Veo por internet la protesta en topless de unas
feministas que defienden los derechos de las mujeres árabes. Pues bien: creo
que la exhibición de sus pechos obedece más a darse el gustazo de hacerlo que a
favorecer a las pobres islamistas oprimidas.
La suya es
una acción contraproducente, ya que imagino a los rijosos fundamentalistas
coránicos diciendo: “¿Veis adónde pueden llegar nuestras mujeres si tenemos con
ellas manga ancha? En vez de eso, démosles más garrotazos y pongámosles más
burkas para que no se desmadren”.
Resulta que
cada vez hay más casos de éstos, en los que el personal, en su acaloramiento,
se dedica a escupir hacia arriba, con lo que sus salivazos acaban cayendo en su
propio ojo, en vez de alcanzar al de su oponente, como era su intención.
De alguna
manera, eso sucedió hace bien poco en nuestro país con el bienintencionado
movimiento de los indignados. Algo
tan espontáneo y tan justificable, que debería haber puesto a nuestros políticos
frente a sus contradicciones, acabó disolviéndose como un azucarillo en cuanto
algunos aprovechados intentaron utilizarlo para sus fines partidistas.
Ahora puede
ocurrir lo mismo con otras acciones de agitación ciudadana, como la de stop desahucios.
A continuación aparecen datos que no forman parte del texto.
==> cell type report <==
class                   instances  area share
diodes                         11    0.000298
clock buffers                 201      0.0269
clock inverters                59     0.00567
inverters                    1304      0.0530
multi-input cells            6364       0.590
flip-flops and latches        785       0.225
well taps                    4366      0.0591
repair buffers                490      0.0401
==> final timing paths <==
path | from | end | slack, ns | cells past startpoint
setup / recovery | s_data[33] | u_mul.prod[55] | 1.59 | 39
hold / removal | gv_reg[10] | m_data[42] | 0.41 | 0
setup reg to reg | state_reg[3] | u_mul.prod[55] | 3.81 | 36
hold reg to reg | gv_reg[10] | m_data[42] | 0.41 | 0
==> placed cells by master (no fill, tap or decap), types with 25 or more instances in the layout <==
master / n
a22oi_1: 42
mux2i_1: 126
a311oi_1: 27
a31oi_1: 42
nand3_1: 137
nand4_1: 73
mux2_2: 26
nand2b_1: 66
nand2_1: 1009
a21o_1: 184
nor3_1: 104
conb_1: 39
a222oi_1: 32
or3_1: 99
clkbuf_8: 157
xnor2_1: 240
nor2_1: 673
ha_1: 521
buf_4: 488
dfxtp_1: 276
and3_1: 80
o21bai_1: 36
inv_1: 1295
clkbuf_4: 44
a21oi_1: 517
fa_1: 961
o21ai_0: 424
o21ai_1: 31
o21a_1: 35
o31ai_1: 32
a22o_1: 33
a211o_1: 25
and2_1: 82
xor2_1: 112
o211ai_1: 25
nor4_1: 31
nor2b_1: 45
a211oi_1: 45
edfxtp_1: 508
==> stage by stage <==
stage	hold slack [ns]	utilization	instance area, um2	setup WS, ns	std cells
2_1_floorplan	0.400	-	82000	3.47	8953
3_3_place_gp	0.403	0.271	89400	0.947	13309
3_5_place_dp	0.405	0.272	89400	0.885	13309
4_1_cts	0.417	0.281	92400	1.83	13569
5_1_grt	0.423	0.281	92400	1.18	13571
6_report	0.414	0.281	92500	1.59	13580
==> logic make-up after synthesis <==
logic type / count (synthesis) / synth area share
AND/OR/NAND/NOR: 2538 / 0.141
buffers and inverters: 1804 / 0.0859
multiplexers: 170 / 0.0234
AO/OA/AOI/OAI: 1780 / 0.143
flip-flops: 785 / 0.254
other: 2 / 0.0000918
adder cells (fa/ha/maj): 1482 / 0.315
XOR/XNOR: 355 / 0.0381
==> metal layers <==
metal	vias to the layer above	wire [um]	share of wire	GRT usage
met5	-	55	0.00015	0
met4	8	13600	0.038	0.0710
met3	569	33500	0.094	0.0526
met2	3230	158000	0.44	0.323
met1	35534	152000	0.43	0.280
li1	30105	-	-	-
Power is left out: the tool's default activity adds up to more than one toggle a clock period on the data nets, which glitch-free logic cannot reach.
Su loable intención,
que cuenta con indudable apoyo popular, está deslizándose hacia el acoso y la
intimidación personal a los políticos, con lo que puede salirle el tiro por la
culata: si ya resulta difícil de por sí que nuestros mandatarios pisen la calle,
esta sañuda persecución puede llevar a que no les veamos el pelo y sean más
inaccesibles y más hoscos que nunca.
Y es que en
las protestas, como en otros afanes de la vida, si no se sabe hacer bien, puede
acabar siendo peor el remedio que la enfermedad.